8.3

Port St. Willow: Holiday

Music Reviews
Port St. Willow: Holiday

This all starts a ways back. A year ago, Port St. Willow self-released their debut LP, Holiday, with the album slipping by largely unnoticed. The record itself marked a new beginning, as Nicholas Principe—the solo multi-instrumentalist behind Port St. Willow—had moved from his home back east to Portland, Ore., where he worked a service job and slowly laid the tracks of cascading pain and searching beauty that would compose Holiday. And before Principe could craft his song cycle of breaking away and coming out lost, there was the impulse that drove him to strike out West in the first place.

“I will be set free,” Principe sings, one of very few repeated lines in Holiday, the tracks forgoing traditional hooks and choruses and building instead around the tension between Principe’s snow-melt falsetto and flumes of stratified percussion.

Holiday’s weighty tempos and plaintive vocals invite immediate comparisons to The Antlers’ Hospice and Bon Iver’s For Emma, Forever Ago, yet both of those works were tied to a troubled moment in time, terminal illness and the dissolution of relationships, agonizing circumstances to be endured, dealt with and moved beyond. Holiday, on the other hand, finds Principe confronting a young man’s struggle to free himself from forces that rarely diminish: family, self and the daily burden of getting by. The conflict of water against rock—the conflict of being in the world—the same beginning of beauty, terror and awe that inspired Rainer Maria Rilke to write: “Fling the emptiness out of your arms into the spaces we breathe.”

I will be set free…

Holiday begins in departure, tunnel noise and city buzz and family chatter left behind for the martial percussion of “Hollow,” the title underscored by the foregrounding of voice and drum as Principe sings “So save the advice, it’ll only be a bother/ in a year spent making peace.”

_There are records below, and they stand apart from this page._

Context: an optimization exercise on an open-source flow, tuned for small area. The choices shown serve that exercise and are no tape-out recipe.
Only simulation tests tie the RTL to the original design; equivalence was not proved.
Power is estimated from default activity; no workload was simulated.

$ cat flow/run.sh
#!/bin/bash
# synth_recipe.tcl (not shown) runs the flow's synth.tcl, then flattens the netlist and writes it again
# the make line also repeats each setting of config.mk as NAME=value (left out here)
make -C /OpenROAD-flow-scripts/flow DESIGN_CONFIG=/design/flow/config.mk WORK_HOME=/design/flow/orfs CLKGATE_MAP_FILE= SYNTH_SCRIPT=/design/flow/synth_recipe.tcl finish
$ cat flow/config.mk
export PLATFORM = sky130hd
export DESIGN_NAME = apb_slave_mem
export DESIGN_NICKNAME = apb_slave_mem
export VERILOG_FILES = /design/flow/design.v
export SDC_FILE = /design/flow/constraint.sdc
export NUM_CORES = 4
export LEC_CHECK = 0
export CAP_MARGIN = 20
export CORE_MARGIN = 2
export CORE_UTILIZATION = 40
export SLEW_MARGIN = 20
$ cat flow/constraint.sdc
create_clock -name core_clock -period 12.0 [get_ports {pclk}]
set_input_delay 2.4000 -clock core_clock [delete_from_list [all_inputs] [get_ports {pclk}]]
set_output_delay 2.4000 -clock core_clock [all_outputs]
set_load 0.01 [all_outputs]
$ cat flow/design.v
module apb_slave_mem #(
    parameter int unsigned DEPTH       = 256,
    parameter int unsigned WAIT_STATES = 2,
    parameter logic [31:0] BASE_ADDR   = 32'h0
) (
    input  logic        pclk,
    input  logic        rst_n,
    input  logic        psel,
    input  logic        penable,
    input  logic        pwrite,
    input  logic [31:0] paddr,
    input  logic [31:0] pwdata,
    output logic [31:0] prdata,
    output logic        pready,
    output logic        pslverr
);
    localparam int unsigned NR = 16;            
    localparam int unsigned RL = 16;            
    logic [3:0]  r_q;                           
    logic        clr_q;                         
    logic [NR-1:0][RL-1:0][31:0] ring_q;
    logic [3:0]  widx;                          
    logic [3:0]  ring_sel;
    logic        err;
    logic        hit_rd, hit_wr;
    logic        wr_en;
    assign widx     = paddr[5:2];
    assign ring_sel = paddr[9:6];
    assign err      = (paddr[31:10] != 22'h0) || (paddr[1:0] != 2'b00);
    assign hit_rd   = ((widx + r_q) == 4'd0);
    assign hit_wr   = ((widx + r_q) == 4'd15);
    assign wr_en    = psel && penable && pwrite && !err && hit_wr;
    always_ff @(posedge pclk or negedge rst_n) begin
        if (!rst_n) begin
            r_q   <= 4'd0;
            clr_q <= 1'b1;
        end else begin
            r_q   <= r_q + 4'd1;
            if (r_q == 4'd15) clr_q <= 1'b0;
        end
    end
    for (genvar j = 0; j < int'(NR); j++) begin : g_ring
        always_ff @(posedge pclk) begin
            if (wr_en && (ring_sel == 4'(j))) begin
                ring_q[j][0] <= pwdata;
            end else if (clr_q) begin
                ring_q[j][0] <= 32'h0;
            end else begin
                ring_q[j][0] <= ring_q[j][RL-1];
            end
            for (int k = 1; k < int'(RL); k++) begin
                ring_q[j][k] <= ring_q[j][k-1];
            end
        end
    end
    assign pready  = err || (pwrite ? hit_wr : hit_rd);
    assign pslverr = err;
    assign prdata  = ring_q[ring_sel][0];
endmodule
==> run notes, run 1 <==
wire length per cell roughly 16 um; CTS tree done; number of global-route vias before repair roughly 68000; pre-CTS setup slack about 4 ns; Synthesized Nets 9712; synthesized area 178500 sq um; Synth Area in Simple Gates 1.922%; largest family of logic cells by synthesized area multiplexers; VDD IR max 0.1480 mV; clk root buf clkbuf_16; io pins roughly 100; Final Max Slew Viols 0; H-tree depth 6; # fillers 36550; hold crit path type reg2reg; Final ANT Viol Nets 0; HPWL after DPL about 150000 um; Post-CTS Setup Bufs 0; worst hold endpoint ring_q[1425]; Required @ worst endpoint 9.60 ns; Area Growth Syn to Fin 17.15%; Core Region 444800 sq um; Mapped Cells 9638; via count 65150; pwr/cell area around 230 nW/um^2; arrival time worst endpoint about 5.6 ns; area share of fa/ha/maj cells after synthesis less than 1%; Post-synth top cells dfxtp_1, nor2b_1, mux2_2; Setup crit end kind output pin; Post-CTS Resized 0; worst reg2reg setup slack 8.01 ns; Leak 0.08420 uW; post-route cell area 209100 sq um; Reg2Reg Depth 9; Synth Register Bits 8197; register area share after synthesis 91.96%; initial antenna violation count 52; Worst Tran Pin Value 1.102 ns; port bufs 102; period utilization 66.21%; CTS Buf Count 671; Setup CP Type in2out; largest cells by area after synthesis dfxtp_1, mux2_2, mux4_2; Yosys top cell by area dfxtp_1; Cell variety after synth 38; final setup vio count 0; GRT Util Overall 11.81%; Iter 0 DRT Violations between 3000 and 4000; Die Wd 672.0 um; outcome complete, no violations; Critical Path Start Type primary input; hold depth 0; Hold Fails Final Rpt 0; post-synthesis mux area share 5.312%; number of remaining DRC errors 0; area post-placement around 190000 sq um; Max transition margin 26.52%; post-synthesis compound-gate area fraction 0.1935%; GPL Wtd Cong 0.7534; nets@finish 10340; commonest register cell after synthesis dfxtp_1; largest net degree at the start of global routing 136; Tot Pwr 49110 uW; async set or reset register ratio after synthesis less than 1%; Setup Total Neg Slack 0 ns; Fmax 125.9 MHz; Max clock buf depth 4; XOR/XNOR share of the synthesized area less than 1%; TritonRoute pass-1 iters 4; post-DR vias/cell 3.890; layout cells sized above 1 roughly 16%; drt total wl 269600 um; die area 451600 sq um; Congestion Overflow GR 0; Mean Syn Cell Area between 15 and 20 sq um; number of synthesized flops with an enable pin 0; final clock skew 0.02321 ns; global-route wire length before repair 409700 um; Synth Warn # 1; setup slack after layout 4.054 ns; # rows 245; r2r startpoint r_q[0]; CP max FO 72; CTS clock-pin slew for the worst setup and hold paths 0.06 ns; hold_sp ring_q[1393]; post-layout min period around 8 ns; initial core utilization around 40%; worst skew pair latency 1.02 ns; FF-to-FF End ring_q[7176]; final core utilization 47.01%; RSZ-0062 raised after global routing false; most numerous cell in the Yosys netlist dfxtp_1; die height 672.0 um; Synth top area share roughly nine tenths; Max-cap violations 0; Hold-fix buffers, CTS 0; number of clock sinks 8197
critical path, stage by stage:
cell and delay, ns:
buf_8 0.60, buf_12 0.52, mux4_2 0.60, mux4_2 0.62
clkdlybuf4s50_1 0.54
cells by family after synthesis:
logic type | count (synthesis)
compound gates | 20
flops | 8197
buf+inv | 189
xor+xnor | 4
fa+ha+maj | 5
mux | 672
simple gates | 551
flip-flops by register name, indices dropped and copies added, names as in the netlist:
name and count:
clr_q 1, r_q 4, ring_q 8192
per-stage QoR:
stage               std cells  hold slack, ns
floorplan                9638          0.3096
global placement        15520          0.3095
detailed placement      15520          0.3121
CTS                     16740          0.3033
global route            16740          0.3134
finish                  16750          0.3105
final cells by class:
class	instances	area, sq um	share of cell area, %
Clock inverter	241	2950	1.411
Antenna cell	11	27.53	0.01317
Clock buffer	974	19690	9.419
Inverter	6	22.52	0.01077
Timing Repair Buffer	138	1365	0.6529
Tap cell	5928	7417	3.547
Sequential cell	8197	164100	78.50
Multi-Input combinational cell	1252	13480	6.446
placed cells by master, fill, tap and decap left out, drive strengths merged, types with 2 or more instances in the layout:
master | netlist | final
nand3b | 2 | 2
mux4 | 160 | 160
clkinvlp | 0 | 27
clkinv | 0 | 142
nor2b | 512 | 512
nand2b | 2 | 2
o2111ai | 16 | 16
clkbuf | 99 | 975
dfxtp | 8192 | 8192
inv | 6 | 33
buf | 84 | 39
xor2 | 2 | 2
xnor2 | 2 | 2
diode | 0 | 11
nor3 | 8 | 8
and4 | 2 | 2
nor4 | 11 | 11
bufinv | 0 | 45
dfrtp | 4 | 4
ha | 4 | 4
mux2 | 512 | 512
a21oi | 2 | 2
nand3 | 5 | 5
nor2 | 4 | 4
clkdlybuf4s50 | 0 | 98
routing by layer:
layer	vias up	part of all wire (%)	global-route usage (%)
met4	8	2.8	3.943
met2	992	44	18.63
li1	31930	-	-
met5	-	0.017	0
met3	589	3.7	2.158
met1	31630	49	16.43
worst max path at each step:
stage | from | to | slack, ns | cells past startpoint
after global placement | paddr[6] | prdata[4] | 3.98 | 5
after global routing | paddr[6] | prdata[16] | 3.87 | 5
final | paddr[6] | prdata[16] | 4.05 | 5
after floorplan | paddr[6] | prdata[0] | 5.52 | 4
after CTS | paddr[6] | prdata[19] | 3.95 | 5
after detailed placement | paddr[6] | prdata[19] | 3.95 | 5
power breakdown:
part	switching, uW	leakage (uW)	internal (uW)
clock network	9320	0.0111	12500
registers	0.00000126	0.0660	27200
logic	87.5	0.00706	45.9
==> run 2: changes to the inputs <==
--- a/flow/config.mk
+++ b/flow/config.mk
@@ -8,4 +8,5 @@
 export CAP_MARGIN = 20
 export CORE_MARGIN = 2
-export CORE_UTILIZATION = 40
+export CORE_UTILIZATION = 70
+export PLACE_DENSITY = 0.8
 export SLEW_MARGIN = 20
==> run 2 against run 1 <==
  * Still clean on timing, DRC and antenna
  * Clock-buffer cell count rose by 24
  * Die area fell by 43%
  * Global-route usage rose by 19 points
  * Sequential power barely moved
  * Clock power rose by 9%
  * Critical endpoint is now prdata[17]
  * Largest power group unchanged
  * Highest routed layer unchanged
==> run notes, run 2 <==
outcome complete, no violations; Synth top area share 91.89% (unchanged); crit-path cells clkbuf_8, buf_4, mux4_2, mux4_2, clkdlybuf4s50_1; via count 76110 (+17%); crit-path max cell delay 0.87 ns (+0.25 ns); GPL Wtd Cong 0.7801 (+3.5%); # rows 185 (-24%); worst reg2reg setup slack 7.70 ns (-0.31 ns); initial antenna violation count 45 (-13%); Core Region 253900 sq um (-43%); number of clock sinks 8197 (unchanged); arrival time worst endpoint 5.86 ns (+0.31 ns); Post-CTS Setup Bufs 0 (unchanged); Post-synth top cells dfxtp_1, nor2b_1, mux2_2; Final Max Slew Viols 0 (unchanged); Synth Register Bits 8197 (unchanged); die area 259000 sq um (-43%); Max clock buf depth 4 (unchanged); top cell family by delay on the critical path buffers and inverters; period utilization 68.84% (+2.6 points); Worst Path Buf+Inv 3 (unchanged); Top Registers ring_q x8192, r_q x4, clr_q x1; Leak 0.08433 uW (+0.16%); Setup crit end kind output pin; async set or reset register ratio after synthesis 0.06100% (unchanged); initial core utilization 70.29% (+30 points); Critical Path Start Type primary input; VDD IR max 0.2229 mV (+51%); pwr/cell area 247.8 nW/um^2 (+5.5%); io pins 103 (unchanged); Synthesized Nets 9712 (unchanged); Congestion Overflow GR 0 (unchanged); Synth Warn # 1 (unchanged); Fmax 121.1 MHz (-3.8%); Hold Fails Final Rpt 0 (unchanged); FF-to-FF End ring_q[6163]; most used cell, CP mux4_2; Iter 0 DRT Violations 7084 (+130%); final setup vio count 0 (unchanged); Hold-fix buffers, CTS 0 (unchanged); TritonRoute pass-1 iters 5 (+1); number of global-route vias before repair 82220 (+21%); worst skew pair latency 1.04 ns (+0.02 ns); commonest non-fill, non-tap cell in the layout dfxtp_1; most frequent cells in the layout dfxtp_1, clkbuf_16, nor2b_1; wire length per cell 32.52 um (+100%); CP max FO 87 (+21%); Die Wd 508.9 um (-24%); Post-CTS Resized 0 (unchanged); Worst Tran Pin Value 1.477 ns (+0.3752 ns); layout cells sized above 1 16.32% (-0.16 points); Yosys top cell by area dfxtp_1; Setup Total Neg Slack 0 ns (unchanged); largest net degree at the start of global routing 137 (+0.74%); largest cells by area after synthesis dfxtp_1, mux2_2, mux4_2; Mean Syn Cell Area 18.52 sq um (unchanged); Cell variety after synth 38 (unchanged); most numerous cell in the Yosys netlist dfxtp_1; Reg with most FFs ring_q; Max-cap violations 0 (unchanged); hold_sp ring_q[4735]; CTS tree done; global-route wire length before repair 581400 um (+42%); Max transition margin 1.502% (-25 points); HPWL after DPL 158100 um (+6.4%); number of synthesized flops with an enable pin 0 (unchanged); Final ANT Viol Nets 0 (unchanged); GRT Util Overall 31.00% (+19 points); nets@finish 10340 (+0.039%); number of remaining DRC errors 0 (unchanged); commonest register cell after synthesis dfxtp_1; Setup CP Type in2out; post-DR vias/cell 5.366 (+38%); highest-delay cell along the critical path buf_4; r2r startpoint r_q[0]; hold depth 0 (unchanged); Required @ worst endpoint 9.60 ns (about the same); register area share after synthesis 91.96% (unchanged); drt total wl 461300 um (+71%); number of flip-flops in the largest register 8192 (unchanged); post-layout min period 8.261 ns (+0.3149 ns); CTS Buf Count 678 (+1.0%); Mapped Cells 9638 (unchanged); Area Growth Syn to Fin 15.45%; hold crit path type reg2reg; final clock skew 0.06171 ns (+0.03850 ns); # fillers 9568 (-74%); Reg2Reg Depth 9 (unchanged); CTS clock-pin slew for the worst setup and hold paths 0.08 ns (+0.02 ns); synthesized area 178500 sq um (unchanged); clk root buf clkbuf_16; H-tree depth 6 (unchanged); Tot Pwr 51060 uW (+4.0%); RSZ-0062 raised after global routing false; port bufs 102 (unchanged); die height 508.9 um (-24%); worst hold endpoint ring_q[4767]
[run 2: cell count changes in the layout (fill, tap and decap cells not counted), sizes merged]
cell,before,now
clkdlybuf4s50,98,97
diode,11,26
clkinv,142,125
inv,33,26
clkinvlp,27,9
bufinv,45,50
buf,39,37
clkbuf,975,999
[run 2: final cells by class]
class                           instances  area (sq um)  area share (%)
Sequential cell                      8197        164100           79.65
Clock inverter                        204          2695           1.308
Multi-Input combinational cell       1252         13480           6.541
Inverter                                6         22.52         0.01093
Tap cell                             3366          4212           2.044
Timing Repair Buffer                  135          1385          0.6722
Antenna cell                           26         65.06         0.03157
Clock buffer                          998         20080           9.743
[run 2: worst max-delay path by stage]
stage                     startpoint          to  cells after the start
final                       paddr[7]  prdata[17]                      5
after global routing        paddr[6]   prdata[8]                      5
after CTS                   paddr[7]  prdata[17]                      5
after detailed placement    paddr[7]  prdata[25]                      5
after global placement      paddr[7]  prdata[25]                      5
after floorplan             paddr[6]   prdata[0]                      4
[run 2: logic make-up (layout without fill, tap and decap cells)]
logic type | Yosys count | in the layout | synth area share [%]
buf+inv | 189 | 1343 | 0.5552
other cells | 0 | 26 | 0
xor+xnor | 4 | 4 | 0.01963
simple gates | 551 | 551 | 1.922
fa+ha+maj | 5 | 5 | 0.03926
mux | 672 | 672 | 5.312
compound gates | 20 | 20 | 0.1935
flops | 8197 | 8197 | 91.96
[run 2: power breakdown]
group          total (uW)  internal, uW  switching [uW]
registers           27200         27200      0.00000228
logic                 150          46.0             104
clock network       23700         12800           10900
total               51100         40000           11000
[run 2: metal layers]
layer | routed length (um) | vias to the layer above | global-route usage, %
li1 | - | 31910 | -
met4 | 32270 | 26 | 14.50
met3 | 25850 | 1549 | 5.844
met5 | 168 | - | 0
met2 | 230800 | 3635 | 52.08
met1 | 172200 | 38990 | 39.05
[run 2: through the flow]
stage                     cell area [sq um]  worst slack (ns)  utilization [%]  std cells  hold slack [ns]
after floorplan                      178500             5.521                -       9638           0.3096
after global placement               183100             4.082            72.12      12950           0.3095
after detailed placement             183100             4.022            72.12      12950           0.3121
after CTS                            205900             3.855            81.08      14150           0.2852
after global routing                 206000             3.750            81.13      14170           0.2919
final                                206100             3.739            81.15      14180           0.2718
==> run 3: changes to the inputs <==
--- a/flow/design.v
+++ b/flow/design.v
@@ -40,13 +40,14 @@
         end
     end
+    logic [NR-1:0] ld, keep;
+    logic [NR-1:0][31:0] port_d;
     for (genvar j = 0; j < int'(NR); j++) begin : g_ring
+        assign ld[j]   = wr_en && (ring_sel == 4'(j));
+        assign keep[j] = !ld[j] && !clr_q;
+        apb_slave_mem_port u_port (
+            .ld(ld[j]), .keep(keep[j]), .wdata(pwdata), .rdata(ring_q[j][RL-1]), .d(port_d[j])
+        );
         always_ff @(posedge pclk) begin
-            if (wr_en && (ring_sel == 4'(j))) begin
-                ring_q[j][0] <= pwdata;
-            end else if (clr_q) begin
-                ring_q[j][0] <= 32'h0;
-            end else begin
-                ring_q[j][0] <= ring_q[j][RL-1];
-            end
+            ring_q[j][0] <= port_d[j];
             for (int k = 1; k < int'(RL); k++) begin
                 ring_q[j][k] <= ring_q[j][k-1];
@@ -56,4 +57,29 @@
     assign pready  = err || (pwrite ? hit_wr : hit_rd);
     assign pslverr = err;
-    assign prdata  = ring_q[ring_sel][0];
+    logic [NR-1:0]       rsel;
+    logic [NR-1:0][31:0] rword;
+    for (genvar j = 0; j < int'(NR); j++) begin : g_rd
+        assign rsel[j]  = (ring_sel == 4'(j));
+        assign rword[j] = ring_q[j][0];
+    end
+    apb_slave_mem_rdmux u_rdmux (.sel(rsel), .word(rword), .q(prdata));
 endmodule
+module apb_slave_mem_port (
+    input  logic        ld,
+    input  logic        keep,
+    input  logic [31:0] wdata,
+    input  logic [31:0] rdata,
+    output logic [31:0] d
+);
+    assign d = (wdata & {32{ld}}) | (rdata & {32{keep}});
+endmodule
+module apb_slave_mem_rdmux (
+    input  logic [15:0]       sel,
+    input  logic [15:0][31:0] word,
+    output logic [31:0]       q
+);
+    always_comb begin
+        q = 32'h0;
+        for (int j = 0; j < 16; j++) q = q | (word[j] & {32{sel[j]}});
+    end
+endmodule
==> flow/flow/run.sh (new file) <==
#!/bin/bash
# Standard layout, with clock tree synthesis that clusters more flip-flops per
# leaf buffer and inserts no dummy loads.
set -euo pipefail
export CTS_ARGS="-sink_clustering_enable -repair_clock_nets -dont_use_dummy_load -sink_clustering_size 24 -sink_clustering_max_diameter 60 "
bash standard.sh > standard.log 2>&1
==> flow/standard.sh (new file) <==
#!/bin/bash
# synth_recipe.tcl (not shown) runs the flow's synth.tcl, then flattens the netlist and writes it again
# the make line also repeats each setting of config.mk as NAME=value (left out here)
make -C /OpenROAD-flow-scripts/flow DESIGN_CONFIG=/design/flow/config.mk WORK_HOME=/design/flow/orfs CLKGATE_MAP_FILE= SYNTH_SCRIPT=/design/flow/synth_recipe.tcl "${@:-finish}"
--- a/flow/config.mk
+++ b/flow/config.mk
@@ -8,5 +8,5 @@
 export CAP_MARGIN = 20
 export CORE_MARGIN = 2
-export CORE_UTILIZATION = 70
-export PLACE_DENSITY = 0.8
+export CORE_UTILIZATION = 40
 export SLEW_MARGIN = 20
+export SYNTH_HIERARCHICAL = 1
removed: flow/run.sh
==> run 3 against run 2 <==
  * Worst hold slack got worse by 0.039 ns
  * Largest cell class unchanged
  * Critical path depth rose by 3
  * Critical path type unchanged
  * Via count fell by 16%
  * Clock power fell by 43%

Throughout Holiday, Principe complements his articulate, swinging drum patterns with surging keyboard lines, reverbed guitar, synth oscillations and mournful touches of trombone and French horn. The patient layering of each discrete element and the way the intros of each track initiate amid the coda of the previous piece calls to mind The Album Leaf’s In A Safe Place, and like that album and Sigur Rós’s Ágætis byrjun, Principe captures the sense of interconnectedness and open space that can—within the same gasp—manifest as something both wondrous and overwhelming.

Instead of oversharing or co-opting the listener with personal specifics, Principe accentuates images of births and burials, oceans and bends, armor and boxes, half-lives and the desire to slow breathing and movement and time. The album doesn’t work out pain in song but rather releases pain through song, flinging the emptiness out into the spaces we breathe. In keeping with the understated, meditative quality of the lyrics, Principe pushes his voice to notes of particular emphasis but conspicuously avoids the acrobatics that might otherwise attract attention: rarely does anything so lovely appear so unassuming. Vocally, perhaps the closest point of comparison to Port St. Willow would be Patrick Watson’s sincere and (for him) restrained guest turn on The Cinematic Orchestra’s “To Build A Home.”

Midway through Holiday, during the subtle and affecting couplet of “On Your Side” and “Corners,” Principe all but disappears completely, the shifting “you” he’s directed toward both himself and an other becoming the address used by those he left behind.

“What’s the matter?
You say you’re leaving?
You hold yourself when I talk to you”

The ability to see himself through the eyes of those he’s distanced from, the ability to recognize the way that physical separation sets new cycles of ache and strain into motion, these empathetic qualities keep Holiday from ever coming across as inward or self-indulgent. No one is declared guilty and no one is blameless.

Though Holiday functions as a thematic and structural whole, there are discernable highs in the latent anthems “Amawalk” and “Tourist,” the former rising from a resonant keyboard progression and the latter riding a hypnotic, approaching/retreating drum loop. Both songs have the potential to swell into something absolute (or even overblown), but Principe restrains the tracks with the same self-effacing uncertainty that makes the entire album so compelling.

In the here and now, through the common combination of hard work, talent, personal connections and luck, Holiday reached the right ears and earned a formal re-release. Completing another cycle of sorts, with something vulnerable and personal moving out into a wider, more unforgiving ecosystem. As an added extra, the re-release includes a 25-minute, four-part suite—“Soft Light Rush”—which flows neatly from the end of Holiday. The original song cycle closed in more of a détente than a resolution, and “Soft Light Rush” begins with the sounds of gifts being opened at a family celebration—less a festive return than someone alone watching home movies—and progresses through Satie-inspired piano figures and propulsive drum and synth sequences, again reiterating themes of conflict and confusion and distance.

“Anchor me a holiday,” Principe sings in “Soft Light Rush,” seeking both grounding and escape while echoing an olive branch offered in “Corners,” where the family promises the door will always be left open: “We can be your anchor.” A place that at once offers what he wants and what he wants to leave behind.